▸ Assignment: State how many lines in the records below contain the string "rdata", and give nothing besides that number.

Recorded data

===== src/rtl/sfi_fifo.sv =====
// Accepted-request FIFO: power-of-two depth, pointers carry one extra
// wrap bit so full and empty are distinguishable without a counter.
module sfi_fifo #(
  parameter int unsigned WIDTH = 64,
  parameter int unsigned DEPTH = 4
) (
  input  logic             clk,
  input  logic             rst_n,
  input  logic             push,
  input  logic [WIDTH-1:0] wdata,
  input  logic             pop,
  output logic [WIDTH-1:0] rdata,
  output logic             full,
  output logic             empty
);

  localparam int unsigned AW = (DEPTH > 1) ? $clog2(DEPTH) : 1;
  localparam logic [AW:0] PTR_ONE = {{AW{1'b0}}, 1'b1};

  logic [WIDTH-1:0] mem [DEPTH];
  logic [AW:0]      wr_ptr;
  logic [AW:0]      rd_ptr;

  assign empty = (wr_ptr == rd_ptr);
  assign full  = (wr_ptr[AW] != rd_ptr[AW]) && (wr_ptr[AW-1:0] == rd_ptr[AW-1:0]);
  assign rdata = mem[rd_ptr[AW-1:0]];

  // Pointer update; reset discards any queued entries.
  always_ff @(posedge clk or negedge rst_n) begin
    if (!rst_n) begin
      wr_ptr <= '0;
      rd_ptr <= '0;
    end else begin
      if (push && !full)  wr_ptr <= wr_ptr + PTR_ONE;
      if (pop  && !empty) rd_ptr <= rd_ptr + PTR_ONE;
    end
  end

  // Storage write; contents are don't-care until the pointers cover them.
  always_ff @(posedge clk) begin
    if (push && !full) mem[wr_ptr[AW-1:0]] <= wdata;
  end

endmodule
==> src/rtl/block_drop_animator_pkg.sv <==
// Shared definitions for the block drop animator.
// Holds the FSM state encoding, screen geometry and coordinate widths used by
// the top level and its frame step counter.
package block_drop_animator_pkg;

    localparam int unsigned SCREEN_W = 160;
    localparam int unsigned SCREEN_H = 120;
    localparam int unsigned X_W      = 8;
    localparam int unsigned Y_W      = 7;

    typedef enum logic [2:0] {
        ST_IDLE  = 3'd0,
        ST_DRAW  = 3'd1,
        ST_WAIT  = 3'd2,
        ST_ERASE = 3'd3,
        ST_MOVE  = 3'd4,
        ST_LAND  = 3'd5
    } state_t;

    // Counter width for a modulo-n counter; never below one bit.
    function automatic int unsigned cnt_width(input int unsigned n);
        return (n > 1) ? $clog2(n) : 1;
    endfunction

endpackage
## config.mk

```make
export PLATFORM = sky130hd
export DESIGN_NAME = countdown_ctrl
export DESIGN_NICKNAME = d
export VERILOG_FILES = /design/src/rtl/countdown_ctrl.sv
export SDC_FILE = /design/constraint.sdc
export NUM_CORES = 1
export LEC_CHECK = 0
export CAP_MARGIN = 0
export CORE_AREA = 2 2 83 85
export CTS_CLUSTER_DIAMETER = 150
export DETAILED_ROUTE_END_ITERATION = 8
export DIE_AREA = 0 0 85 87
export GPL_ROUTABILITY_DRIVEN = 0
export PLACE_DENSITY_LB_ADDON = 0.2
export SLEW_MARGIN = 0
export SYNTH_ARGS = -nofsm -noshare
export SYNTH_HDL_FRONTEND = slang
export SYNTH_SLANG_ARGS = --single-unit
```

## constraint.sdc

```tcl
create_clock -name CLK -period 3.99 [get_ports CLK]
set_input_delay 0.798 -clock CLK [delete_from_list [all_inputs] [get_ports CLK]]
set_output_delay 0.798 -clock CLK [all_outputs]
set_load 0.005 [all_outputs]
```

▸ Reply to the exercise: 2